• _Exercise prompt_: Within the entries below, the lines from the one with "(r_phase == msmt_pkg::PH_DISTURB)" through the one with "set_load 0.005 [all_outputs]" are to be set down exactly, both ends kept.

Data items
———
File: src/sv/msmt_pkg.sv
package msmt_pkg;

    // Geometry of the tested region and of the modulo stride
    localparam int ADDR_WIDTH = 28;
    localparam int STRIDE     = 20;
    localparam int PTR_W      = ADDR_WIDTH + 1;
    localparam int OFF_W      = 5;
    localparam int WC_W       = 29;
    localparam int PAT_W      = 64;
    localparam int RPT_W      = 8;
    localparam int ERR_W      = 32;
    localparam int CMD_W      = 2;
    localparam int PH_W       = 2;

    // Largest region size in words
    localparam logic [PTR_W-1:0] REGION_MAX = {1'b1, {ADDR_WIDTH{1'b0}}};

    // Test phases
    localparam logic [PH_W-1:0] PH_FILL    = 2'd0;
    localparam logic [PH_W-1:0] PH_DISTURB = 2'd1;
    localparam logic [PH_W-1:0] PH_VERIFY  = 2'd2;
    localparam logic [PH_W-1:0] PH_DONE    = 2'd3;

    // Memory commands
    localparam logic [CMD_W-1:0] CMD_NOP      = 2'd0;
    localparam logic [CMD_W-1:0] CMD_WRITE    = 2'd1;
    localparam logic [CMD_W-1:0] CMD_READ     = 2'd2;
    localparam logic [CMD_W-1:0] CMD_FINISHED = 2'd3;

    localparam logic [RPT_W-1:0] DEFAULT_REPEATS = 8'd3;

    // Configuration register map (8-byte spacing)
    localparam int PADDR_W   = 5;
    localparam int REG_IDX_W = 2;
    localparam logic [REG_IDX_W-1:0] REG_BASE_PATTERN = 2'd0;
    localparam logic [REG_IDX_W-1:0] REG_REPEAT_COUNT = 2'd1;
    localparam logic [REG_IDX_W-1:0] REG_WORD_COUNT   = 2'd2;

    // Stream widths
    localparam int IN_TDATA_W  = 72;
    localparam int OUT_TDATA_W = 168;

    typedef struct packed {
        logic [PAT_W-1:0] read_data;
        logic             abort;
    } t_item;

    typedef struct packed {
        logic [CMD_W-1:0]      command;
        logic [ADDR_WIDTH-1:0] address;
        logic [PAT_W-1:0]      write_data;
        logic                  checked;
        logic                  mismatch;
        logic [ADDR_WIDTH-1:0] checked_address;
        logic [ERR_W-1:0]      error_count;
        logic                  pass_polarity;
        logic [OFF_W-1:0]      pass_offset;
    } t_result;

    typedef struct packed {
        logic [PAT_W-1:0] base_pattern;
        logic [RPT_W-1:0] repeat_count;
        logic [WC_W-1:0]  word_count;
    } t_cfg;

endpackage

File: src/sv/modulo_stride_memory_test_sequencer.sv
// Modulo-20 memory test sequencer: one memory command per accepted transaction.
// An accepted transaction waits in the input register for the result register.
// Throughput: one transaction per cycle unless the master side stalls; the input
// and result registers decouple the stream sides; sequencer state advances once per step.
// Reset (i_rst_n low, synchronous) clears the sequence state, the error count and
// the registers; word_count resets to 1.
module modulo_stride_memory_test_sequencer (
    input  logic                               i_clk,
    input  logic                               i_rst_n,
    // slave stream
    input  logic                               i_s_tvalid,
    output logic                               o_s_tready,
    // read_data[63:0], abort[64], zero pad[71:65]
    input  logic [msmt_pkg::IN_TDATA_W-1:0]    i_s_tdata,
    // master stream
    output logic                               o_m_tvalid,
    input  logic                               i_m_tready,
    // command[1:0], address[29:2], write_data[93:30], checked[94], mismatch[95],
    // checked_address[123:96], error_count[155:124], pass_polarity[156],
    // pass_offset[161:157], zero pad[167:162]
    output logic [msmt_pkg::OUT_TDATA_W-1:0]   o_m_tdata,
    // configuration port
    input  logic                               psel,
    input  logic                               penable,
    input  logic                               pwrite,
    input  logic [msmt_pkg::PADDR_W-1:0]       paddr,
    input  logic [63:0]                        pwdata,
    output logic [63:0]                        prdata,
    output logic                               pready
);

    localparam int OUT_PAD = msmt_pkg::OUT_TDATA_W - $bits(msmt_pkg::t_result);

    logic              r_in_valid;
    msmt_pkg::t_item   r_in_item;
    logic              r_out_valid;
    msmt_pkg::t_result r_out;
    logic              advance;
    msmt_pkg::t_cfg    cfg;
    msmt_pkg::t_result step_res;

    msmt_cfg u_cfg (
        .i_clk   (i_clk),
        .i_rst_n (i_rst_n),
        .psel    (psel),
        .penable (penable),
        .pwrite  (pwrite),
        .paddr   (paddr),
        .pwdata  (pwdata),
        .prdata  (prdata),
        .pready  (pready),
        .o_cfg   (cfg)
    );

    msmt_seq u_seq (
        .i_clk    (i_clk),
        .i_rst_n  (i_rst_n),
        .i_step   (advance),
        .i_item   (r_in_item),
        .i_cfg    (cfg),
        .o_result (step_res)
    );

    // Step when an item is held and the result register can take it
    assign advance    = r_in_valid & (~r_out_valid | i_m_tready);
    assign o_s_tready = ~r_in_valid | advance;

    // Capture the input transaction
    always_ff @(posedge i_clk) begin
        if (!i_rst_n) begin
            r_in_valid <= 1'b0;
        end else if (o_s_tready) begin
            r_in_valid <= i_s_tvalid;
        end
    end

    always_ff @(posedge i_clk) begin
        if (i_s_tvalid && o_s_tready) begin
            r_in_item.read_data <= i_s_tdata[msmt_pkg::PAT_W-1:0];
            r_in_item.abort     <= i_s_tdata[msmt_pkg::PAT_W];
        end
    end

    // Hold the result until the master side takes it
    always_ff @(posedge i_clk) begin
        if (!i_rst_n) begin
            r_out_valid <= 1'b0;
        end else if (advance) begin
            r_out_valid <= 1'b1;
        end else if (i_m_tready) begin
            r_out_valid <= 1'b0;
        end
    end

    always_ff @(posedge i_clk) begin
        if (advance) begin
            r_out <= step_res;
        end
    end

    assign o_m_tvalid = r_out_valid;
    assign o_m_tdata  = {{OUT_PAD{1'b0}}, r_out.pass_offset, r_out.pass_polarity,
                         r_out.error_count, r_out.checked_address, r_out.mismatch,
                         r_out.checked, r_out.write_data, r_out.address, r_out.command};

endmodule

File: src/sv/msmt_cfg.sv
module msmt_cfg (
    input  logic                          i_clk,
    input  logic                          i_rst_n,
    input  logic                          psel,
    input  logic                          penable,
    input  logic                          pwrite,
    input  logic [msmt_pkg::PADDR_W-1:0]  paddr,
    input  logic [63:0]                   pwdata,
    output logic [63:0]                   prdata,
    output logic                          pready,
    output msmt_pkg::t_cfg                o_cfg
);

    logic [msmt_pkg::PAT_W-1:0]     r_base_pattern;
    logic [msmt_pkg::RPT_W-1:0]     r_repeat_count;
    logic [msmt_pkg::WC_W-1:0]      r_word_count;
    logic [msmt_pkg::REG_IDX_W-1:0] reg_idx;
    logic                           wr_en;

    assign reg_idx = paddr[msmt_pkg::PADDR_W-1:3];
    assign wr_en   = psel & penable & pwrite & pready;
    assign pready  = 1'b1;

    // Write the addressed register
    always_ff @(posedge i_clk) begin
        if (!i_rst_n) begin
            r_base_pattern <= '0;
            r_repeat_count <= '0;
            r_word_count   <= msmt_pkg::WC_W'(1);
        end else if (wr_en) begin
            case (reg_idx)
                msmt_pkg::REG_BASE_PATTERN: r_base_pattern <= pwdata;
                msmt_pkg::REG_REPEAT_COUNT: r_repeat_count <= pwdata[msmt_pkg::RPT_W-1:0];
                msmt_pkg::REG_WORD_COUNT:   r_word_count   <= pwdata[msmt_pkg::WC_W-1:0];
                default: ;
            endcase
        end
    end

    // Read back the addressed register
    always_comb begin
        case (reg_idx)
            msmt_pkg::REG_BASE_PATTERN: prdata = r_base_pattern;
            msmt_pkg::REG_REPEAT_COUNT: prdata = 64'(r_repeat_count);
            msmt_pkg::REG_WORD_COUNT:   prdata = 64'(r_word_count);
            default:                    prdata = '0;
        endcase
    end

    assign o_cfg.base_pattern = r_base_pattern;
    assign o_cfg.repeat_count = r_repeat_count;
    assign o_cfg.word_count   = r_word_count;

endmodule

File: src/sv/msmt_seq.sv
module msmt_seq (
    input  logic              i_clk,
    input  logic              i_rst_n,
    input  logic              i_step,
    input  msmt_pkg::t_item   i_item,
    input  msmt_pkg::t_cfg    i_cfg,
    output msmt_pkg::t_result o_result
);

    logic                             r_polarity, n_polarity;
    logic [msmt_pkg::OFF_W-1:0]       r_offset, n_offset;
    logic [msmt_pkg::PH_W-1:0]        r_phase, n_phase;
    logic [msmt_pkg::RPT_W-1:0]       r_repeats, n_repeats;
    logic [msmt_pkg::PTR_W-1:0]       r_ptr, n_ptr;
    logic [msmt_pkg::OFF_W-1:0]       r_residue, n_residue;
    logic                             r_read_pending, n_read_pending;
    logic [msmt_pkg::ADDR_WIDTH-1:0]  r_pend_addr, n_pend_addr;
    logic                             r_pend_prot, n_pend_prot;
    logic [msmt_pkg::ERR_W-1:0]       r_err, n_err;

    logic [msmt_pkg::PTR_W-1:0]       region;
    logic [msmt_pkg::OFF_W:0]         off_inc;
    logic                             off_ge_lim;
    logic                             off_next_ok;
    logic [msmt_pkg::PAT_W-1:0]       chk_pat;
    logic [msmt_pkg::PAT_W-1:0]       exp_data;
    logic [msmt_pkg::PAT_W-1:0]       iss_pat;
    logic [msmt_pkg::RPT_W-1:0]       rep_dec;
    logic                             prot;
    msmt_pkg::t_result                res;

    // Clamp the live word count to the address space
    assign region = (msmt_pkg::PTR_W'(i_cfg.word_count) > msmt_pkg::REGION_MAX) ?
                    msmt_pkg::REGION_MAX : msmt_pkg::PTR_W'(i_cfg.word_count);

    // Offset limits against min(stride, words)
    assign off_inc     = {1'b0, r_offset} + (msmt_pkg::OFF_W+1)'(1);
    assign off_ge_lim  = (r_offset >= msmt_pkg::OFF_W'(msmt_pkg::STRIDE)) ||
                         (msmt_pkg::PTR_W'(r_offset) >= region);
    assign off_next_ok = (off_inc < (msmt_pkg::OFF_W+1)'(msmt_pkg::STRIDE)) &&
                         (msmt_pkg::PTR_W'(off_inc) < region);

    assign chk_pat  = r_polarity ? ~i_cfg.base_pattern : i_cfg.base_pattern;
    assign exp_data = r_pend_prot ? chk_pat : ~chk_pat;
    assign rep_dec  = (r_repeats != '0) ? r_repeats - msmt_pkg::RPT_W'(1) : r_repeats;

    // One step: compare pending read, advance phase, issue command
    always_comb begin
        n_polarity     = r_polarity;
        n_offset       = r_offset;
        n_phase        = r_phase;
        n_repeats      = r_repeats;
        n_ptr          = r_ptr;
        n_residue      = r_residue;
        n_read_pending = 1'b0;
        n_pend_addr    = r_pend_addr;
        n_pend_prot    = r_pend_prot;
        n_err          = r_err;
        res            = '0;
        res.command    = msmt_pkg::CMD_FINISHED;

        // Compare the word returned for the previous read
        if (r_read_pending) begin
            res.checked         = 1'b1;
            res.checked_address = r_pend_addr;
            if (i_item.read_data != exp_data) begin
                res.mismatch = 1'b1;
                if (r_err != '1) begin
                    n_err = r_err + msmt_pkg::ERR_W'(1);
                end
            end
        end

        if (i_item.abort) begin
            n_phase = msmt_pkg::PH_DONE;
        end

        // Close a finished phase and move to the next one
        if (n_phase != msmt_pkg::PH_DONE) begin
            if (off_ge_lim) begin
                n_phase = msmt_pkg::PH_DONE;
            end else if (r_ptr >= region) begin
                n_ptr     = '0;
                n_residue = '0;
                case (r_phase)
                    msmt_pkg::PH_FILL: begin
                        n_repeats = (i_cfg.repeat_count != '0) ? i_cfg.repeat_count :
                                    msmt_pkg::DEFAULT_REPEATS;
                        n_phase   = msmt_pkg::PH_DISTURB;
                    end
                    msmt_pkg::PH_DISTURB: begin
                        n_repeats = rep_dec;
                        if (rep_dec == '0) begin
                            n_phase = msmt_pkg::PH_VERIFY;
                        end
                    end
                    msmt_pkg::PH_VERIFY: begin
                        n_phase = msmt_pkg::PH_FILL;
                        if (off_next_ok) begin
                            n_offset = off_inc[msmt_pkg::OFF_W-1:0];
                        end else if (!r_polarity) begin
                            n_polarity = 1'b1;
                            n_offset   = '0;
                        end else begin
                            n_phase = msmt_pkg::PH_DONE;
                        end
                    end
                    default: ;
                endcase
            end
        end

        iss_pat = n_polarity ? ~i_cfg.base_pattern : i_cfg.base_pattern;
        prot    = (n_residue == n_offset);

        // Issue the memory command for the current word
        if (n_phase != msmt_pkg::PH_DONE) begin
            res.address = n_ptr[msmt_pkg::ADDR_WIDTH-1:0];
            case (n_phase)
                msmt_pkg::PH_FILL: begin
                    res.command    = msmt_pkg::CMD_WRITE;
                    res.write_data = iss_pat;
                end
                msmt_pkg::PH_DISTURB: begin
                    if (prot) begin
                        res.command = msmt_pkg::CMD_NOP;
                    end else begin
                        res.command    = msmt_pkg::CMD_WRITE;
                        res.write_data = ~iss_pat;
                    end
                end
                msmt_pkg::PH_VERIFY: begin
                    res.command    = msmt_pkg::CMD_READ;
                    n_read_pending = 1'b1;
                    n_pend_addr    = n_ptr[msmt_pkg::ADDR_WIDTH-1:0];
                    n_pend_prot    = prot;
                end
                default: ;
            endcase
            n_ptr     = n_ptr + msmt_pkg::PTR_W'(1);
            n_residue = (n_residue == msmt_pkg::OFF_W'(msmt_pkg::STRIDE - 1)) ?
                        '0 : n_residue + msmt_pkg::OFF_W'(1);
        end

        res.error_count   = n_err;
        res.pass_polarity = n_polarity;
        res.pass_offset   = n_offset;
    end

    assign o_result = res;

    // Hold the sequencer state between steps
    always_ff @(posedge i_clk) begin
        if (!i_rst_n) begin
            r_polarity     <= 1'b0;
            r_offset       <= '0;
            r_phase        <= msmt_pkg::PH_FILL;
            r_repeats      <= '0;
            r_ptr          <= '0;
            r_residue      <= '0;
            r_read_pending <= 1'b0;
            r_pend_addr    <= '0;
            r_pend_prot    <= 1'b0;
            r_err          <= '0;
        end else if (i_step) begin
            r_polarity     <= n_polarity;
            r_offset       <= n_offset;
            r_phase        <= n_phase;
            r_repeats      <= n_repeats;
            r_ptr          <= n_ptr;
            r_residue      <= n_residue;
            r_read_pending <= n_read_pending;
            r_pend_addr    <= n_pend_addr;
            r_pend_prot    <= n_pend_prot;
            r_err          <= n_err;
        end
    end

`ifndef SYNTH
    a_offset_in_stride: assert property (@(posedge i_clk) disable iff (!i_rst_n)
        (r_phase != msmt_pkg::PH_DONE) |-> (r_offset < msmt_pkg::OFF_W'(msmt_pkg::STRIDE)))
        else $error("offset beyond stride while test runs");
    a_residue_in_stride: assert property (@(posedge i_clk) disable iff (!i_rst_n)
        r_residue < msmt_pkg::OFF_W'(msmt_pkg::STRIDE))
        else $error("pointer residue out of range");
    a_done_sticky: assert property (@(posedge i_clk) disable iff (!i_rst_n)
        (r_phase == msmt_pkg::PH_DONE) |=> (r_phase == msmt_pkg::PH_DONE))
        else $error("left finished state without reset");
    a_pending_in_verify: assert property (@(posedge i_clk) disable iff (!i_rst_n)
        r_read_pending |-> (r_phase == msmt_pkg::PH_VERIFY))
        else $error("read pending outside verify phase");
    a_disturb_repeats: assert property (@(posedge i_clk) disable iff (!i_rst_n)
        (r_phase == msmt_pkg::PH_DISTURB) |-> (r_repeats != '0))
        else $error("disturb phase with no passes left");
`endif

endmodule

File: config.mk
export PLATFORM = sky130hd
export DESIGN_NAME = modulo_stride_memory_test_sequencer
export DESIGN_NICKNAME = d
export VERILOG_FILES = /design/src/sv/msmt_pkg.sv /design/src/sv/modulo_stride_memory_test_sequencer.sv /design/src/sv/msmt_cfg.sv /design/src/sv/msmt_seq.sv
export SDC_FILE = /design/constraint.sdc
export NUM_CORES = 1
export LEC_CHECK = 0
export BUFFER_PORTS_ARGS = -buffer_cell sky130_fd_sc_hd__buf_2
export CELL_PAD_IN_SITES_DETAIL_PLACEMENT = 0
export CELL_PAD_IN_SITES_GLOBAL_PLACEMENT = 1
export CORE_MARGIN = 2
export CORE_UTILIZATION = 41
export CTS_BUF_LIST = sky130_fd_sc_hd__clkbuf_8
export CTS_CLUSTER_SIZE = 40
export DETAILED_ROUTE_END_ITERATION = 8
export PLACE_DENSITY = 0.77
export SLEW_MARGIN = 20
export SYNTH_ARGS = -nofsm -noshare
export SYNTH_HDL_FRONTEND = slang
export SYNTH_SLANG_ARGS = --single-unit
File: constraint.sdc
create_clock -name i_clk -period 7 [get_ports i_clk]
set_input_delay 0.7 -clock i_clk [delete_from_list [all_inputs] [get_ports i_clk]]
set_output_delay 0.7 -clock i_clk [all_outputs]
set_load 0.005 [all_outputs]
* Word level (Yosys, flattened, before mapping)
Cells that the tools add are included.
** Word-level totals
- Register bits :: 442
- Bits of input ports :: 148
** Operators by class
- Multiplexer cells :: 49
- Order comparisons :: 6
- Bitwise gates (word level) :: 11
- Add/sub/neg operators :: 5
- Reduce and logical (&&, ||, !) cells :: 16
- Eq/ne operators :: 12
** Operator list (count)
- 2-to-1 mux 64 bit :: 4
- inverter 64 bit :: 3
- one-hot mux 64 bit (3 select lines) :: 1
- 2-to-1 mux 29 bit :: 5
- one-hot mux 64 bit (2 select lines) :: 1
- 2-to-1 mux 32 bit :: 3
- inequality test 64 bit :: 1
- 2-to-1 mux 5 bit :: 11
- adder 32 x 1 -> 32 bit, second input constant :: 1
- inequality test 32 bit, second input constant :: 1
- 2-to-1 mux 30 bit :: 1
- adder 29 x 1 -> 29 bit, second input constant :: 1
- greater-or-equal comparator 29 bit :: 1
- greater-or-equal comparator 5 x 29 -> 1 bit :: 1
- > comparator 29 bit, second input constant :: 1
- < comparator 6 x 29 -> 1 bit :: 1
- 2-to-1 mux 8 bit :: 2
- one-hot mux 8 bit (2 select lines) :: 1
- nonzero test 8 bit :: 2
- 2-to-1 mux 2 bit :: 7
- one-hot mux 2 bit (3 select lines) :: 2
- 2-to-1 mux 1 bit :: 11
- logical NOT 8 bit :: 1
- subtractor 8 x 1 -> 8 bit, second input constant :: 1
- 19 further kinds :: 35

* Logic depth before layout (Yosys ltp)
Gate-level depths: netlist of the first run.
- Depth in word-level cells :: 13
- Mapped depth :: 23
- Gate-level depth less buffers :: 20

* Modules after synthesis
Synthesis of the first run repeated with hierarchy kept, for this count alone.
** Second synthesis, totals
- Cell total of the unflattened synthesis :: 2151
- Area total of the unflattened synthesis :: 21570.7 um^2
** By module, submodules not included
- msmt_seq :: cells each 1390, area each 9944.5 um^2, seq. area each 2242.2 um^2, instances 1
- modulo_stride_memory_test_sequencer :: cells each 243, area each 6969.2 um^2, seq. area each 6856.6 um^2, instances 1
- msmt_cfg :: cells each 518, area each 4657.0 um^2, seq. area each 2021.9 um^2, instances 1

* Worst setup path after synthesis of the first run
OpenSTA, ideal clock, no wires.
- Kind :: input -> register
- From :: input i_m_tready
- To :: register u_seq.r_offset[0] (netlist bit)
- Stages :: 6
- Setup slack :: 0.359 ns
- Required time :: 6.600 ns
- Arrival time :: 6.242 ns
- Path buffers :: 2
- Setup time :: 0.400 ns
- Cell sequence :: nor2b_1 > nand2b_1 > clkinv_1 > clkbuf_1 > buf_1 > a311oi_1
** Between the ends
- Cells in the longest elaborated chain, start to end :: 2
** Ends and longest elaborated chain
- start, declared :: line modulo_stride_memory_test_sequencer.sv:17 : input logic i_m_tready,
- bitwise OR 1 bit :: line modulo_stride_memory_test_sequencer.sv:65 : assign advance = r_in_valid & (~r_out_valid | i_m_tready);
- AND 1 bit :: line modulo_stride_memory_test_sequencer.sv:65
- net advance :: line modulo_stride_memory_test_sequencer.sv:38 : logic advance;
- end signal, assigned :: line msmt_seq.sv:167 : r_offset <= n_offset;
- end, declared :: line msmt_seq.sv:11 : logic [msmt_pkg::OFF_W-1:0] r_offset, n_offset;
The timed path passes the listed nets, and every way through them passes these cells.
A chain may end at the register's enable or synchronous reset.

* Worst setup path after layout of the first run
- From :: register u_cfg.r_word_count[23] (netlist bit)
- To :: register r_out, in the netlist o_m_tdata[39] (data pin)
** Between the ends
- Cells in the longest elaborated chain, start to end :: 13
** Ends and longest elaborated chain
- start, declared :: line msmt_cfg.sv:16 : logic [msmt_pkg::WC_W-1:0] r_word_count;
- start signal, assigned :: line msmt_cfg.sv:29 : r_word_count <= msmt_pkg::WC_W'(1);
- start signal, assigned :: line msmt_cfg.sv:34 : msmt_pkg::REG_WORD_COUNT: r_word_count <= pwdata[msmt_pkg::WC_W-1:0];
- > comparator 29 bit :: line msmt_seq.sv:33 : assign region = (msmt_pkg::PTR_W'(i_cfg.word_count) > msmt_pkg::REGION_MAX) ?
- 2-to-1 mux 29 bit (*) :: line msmt_seq.sv:33
- branches (longest 11 deep; another with < comparator 6 x 29 -> 1 bit)
- end signal, assigned :: line modulo_stride_memory_test_sequencer.sv:97 : r_out <= step_res;
- end, declared :: line modulo_stride_memory_test_sequencer.sv:37 : msmt_pkg::t_result r_out;
Every way passes the cells marked *.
———
• _Response below_:
        (r_phase == msmt_pkg::PH_DISTURB) |-> (r_repeats != '0))
        else $error("disturb phase with no passes left");
`endif

endmodule

File: config.mk
export PLATFORM = sky130hd
export DESIGN_NAME = modulo_stride_memory_test_sequencer
export DESIGN_NICKNAME = d
export VERILOG_FILES = /design/src/sv/msmt_pkg.sv /design/src/sv/modulo_stride_memory_test_sequencer.sv /design/src/sv/msmt_cfg.sv /design/src/sv/msmt_seq.sv
export SDC_FILE = /design/constraint.sdc
export NUM_CORES = 1
export LEC_CHECK = 0
export BUFFER_PORTS_ARGS = -buffer_cell sky130_fd_sc_hd__buf_2
export CELL_PAD_IN_SITES_DETAIL_PLACEMENT = 0
export CELL_PAD_IN_SITES_GLOBAL_PLACEMENT = 1
export CORE_MARGIN = 2
export CORE_UTILIZATION = 41
export CTS_BUF_LIST = sky130_fd_sc_hd__clkbuf_8
export CTS_CLUSTER_SIZE = 40
export DETAILED_ROUTE_END_ITERATION = 8
export PLACE_DENSITY = 0.77
export SLEW_MARGIN = 20
export SYNTH_ARGS = -nofsm -noshare
export SYNTH_HDL_FRONTEND = slang
export SYNTH_SLANG_ARGS = --single-unit
File: constraint.sdc
create_clock -name i_clk -period 7 [get_ports i_clk]
set_input_delay 0.7 -clock i_clk [delete_from_list [all_inputs] [get_ports i_clk]]
set_output_delay 0.7 -clock i_clk [all_outputs]
set_load 0.005 [all_outputs]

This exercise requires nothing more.